When you replace ‘why is this happening to me’ with ‘what is this trying to teach me, everything shifts.
Yes, Sydney is in lockdown till end of September. And most of us are expecting it to continue into October and maybe November.
A curfew commences this evening for 12 of Sydney’s local government areas. Fortunately, this does not apply to where I live.
We are proceeding well towards the 70% vaccinated target, but even then, we still fear some restrictions will remain. The realisation among federal and state governments that elimination of Covid Delta variant is well-nigh impossible. Once we get vaccinations to a certain level, the dilemma for politicos and medicos becomes ‘how do we live with it’.
I feel in a sense of suspended animation spinning around. It stops only when I happen to recall a project that requires my full attention. And then, I’m quickly back to earth, motivated, and nose to the grindstone.
I make good use of the hour of outdoor exercise allowed each day and make my way down to the park walk along the harbor foreshore. On occasion, I use a park bench for exercise, but more often than not, I just take in the newness of Spring or talk to the birds.
I can still gather my wits together and follow a recipe, cook something unusual, and sit and enjoy it watching the 6 PM news. But in these first nine weeks, I’ve given up alcohol, except for on my birthday. I don’t know how long I want to hold out now.
Apple tells me that my iPhone usage is up. That’s probably an easier outlet for the expiation of nervous energy, ahead of picking-up the telephone.
Early to bed these evenings, propped-up warm and snug on three pillows, I thank my lucky stars that I have food and shelter. Then succumb to episodes of Netflix that help me to pass away postpandrial hours till sleep descends.
The lockdown requirements allow for one nominated singles buddy, just one person who can visit. I’ve chosen a good friend, with dog.

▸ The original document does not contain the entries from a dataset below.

## job 102
// arm_core
module arm_core (
    input         clk,
    input         rst,
    output [7:0]  imem_addr,
    input  [31:0] imem_data,
    output [5:0]  dmem_addr,
    output [31:0] dmem_wdata,
    output        dmem_we,
    input  [31:0] dmem_rdata,
    output        wb_en,
    output [3:0]  wb_dest,
    output [31:0] wb_value
);
  wire [31:0] IF_stage_pc_out;
  wire [31:0] IF_stage_instruction_out;
  wire [31:0] branch_address;
  wire EXE_stage_B_out;
  wire hazard_detected;
  IF_Stage IF_Stage_Inst (
    .clk(clk),
    .rst(rst),
    .freeze(hazard_detected),
    .Branch_taken(EXE_stage_B_out),
    .BranchAddr(branch_address),
    .imem_data(imem_data),
    .PC(IF_stage_pc_out),
    .Instruction(IF_stage_instruction_out)
  );
  assign imem_addr = IF_stage_pc_out[7:0];
  wire [31:0] IF_reg_pc_out;
  wire [31:0] IF_reg_instruction_out;
  IF_Stage_Reg IF_Reg_Inst (
    .clk(clk),
    .rst(rst),
    .freeze(hazard_detected),
    .flush(EXE_stage_B_out),
    .PC_in(IF_stage_pc_out),
    .Instruction_in(IF_stage_instruction_out),
    .PC(IF_reg_pc_out),
    .Instruction(IF_reg_instruction_out)
  );
  wire [3:0]  ID_stage_reg_file_dst;
  wire [3:0]  ID_stage_reg_file_src1, ID_stage_reg_file_src2;
  wire [31:0] ID_stage_val_Rn, ID_stage_val_Rm;
  wire [23:0] ID_stage_signed_immediate;
  wire [11:0] ID_stage_shifter_operand;
  wire [3:0]  ID_stage_EX_command_out;
  wire [3:0]  status;
  wire ID_stage_mem_read_out, ID_stage_mem_write_out, ID_stage_WB_en_out,
       ID_stage_Imm_out, ID_stage_B_out, ID_stage_SR_update_out;
  wire [3:0]  WB_Stage_dst_out;
  wire [31:0] WB_Value;
  wire WB_Stage_WB_en_out;
  wire has_src1;
  ID_Stage ID_Stage_Inst (
    .clk(clk),
    .rst(rst),
    .hazard(hazard_detected),
    .Instruction(IF_reg_instruction_out),
    .Dest_wb(WB_Stage_dst_out),
    .Result_WB(WB_Value),
    .writeBackEn(WB_Stage_WB_en_out),
    .SR(status),
    .Dest(ID_stage_reg_file_dst),
    .Val_Rn(ID_stage_val_Rn), .Val_Rm(ID_stage_val_Rm),
    .Signed_imm_24(ID_stage_signed_immediate),
    .Shift_operand(ID_stage_shifter_operand),
    .EXE_CMD(ID_stage_EX_command_out),
    .MEM_R_EN(ID_stage_mem_read_out), .MEM_W_EN(ID_stage_mem_write_out),
    .WB_EN(ID_stage_WB_en_out),
    .imm(ID_stage_Imm_out),
    .B(ID_stage_B_out),
    .S(ID_stage_SR_update_out),
    .Two_src(has_src1),
    .src1(ID_stage_reg_file_src1),
    .src2(ID_stage_reg_file_src2)
  );
  ...
export LEC_CHECK = 0
export CAP_MARGIN = 20
export CELL_PAD_IN_SITES_DETAIL_PLACEMENT = 0
export CORE_MARGIN = 2
export CORE_UTILIZATION = 72
export CTS_CLUSTER_DIAMETER = 229
export CTS_CLUSTER_SIZE = 61
export GPL_ROUTABILITY_DRIVEN = 1
export GPL_TIMING_DRIVEN = 1
export MAX_ROUTING_LAYER = met4
export SLEW_MARGIN = 20
create_clock -name core_clock -period 13.3 [get_ports {clk}]
run.sh (not shown) runs the stock make flow with config.mk's settings and CLKGATE_MAP_FILE=.
Status: job 102 FAILED at 5_1_grt (tool error)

We share a meal and chat each week. I’ve always liked to nurture long-standing friendships over a sandwich or a drink, but with lockdown these life-giving moments are simply ‘on hold’.
I love escaping to the bed with a pot of tea on a tray at any time of day or night. and there’s always more in the newspaper to read. Or simply putting it down and having a nanna nap.
After doing a Covid test this afternoon, I am in self isolation until the end of the week. This is a requirement for two different routine procedures I’m having at St Vincents hospital later this week.
A ‘white diet’ for one test recommends jelly and ice cream. I’ve just stirred the prescribed yellow-colour jelly crystals and put it in the fridge. Soon, I’ll be hoeing into the tub of creamy Bulla vanilla ice cream as well!
“What is this trying to teach me?”
Reading through some articles this weekend, I ask myself ‘what is this trying to teach me’.
It’s not necessarily about being deprived and shut away in lockdown at all.
Even though my human plans and busyness might be denied me in lockdown, and I often forget what day it is, I’m given a rare opportunity to purge myself of mere earthly longing. I can enrich myself with a good book; find time to contemplate the things important to me in the years of life that might remain. The good Lord tends to find me in these quieter reflective moments, and we have a chat.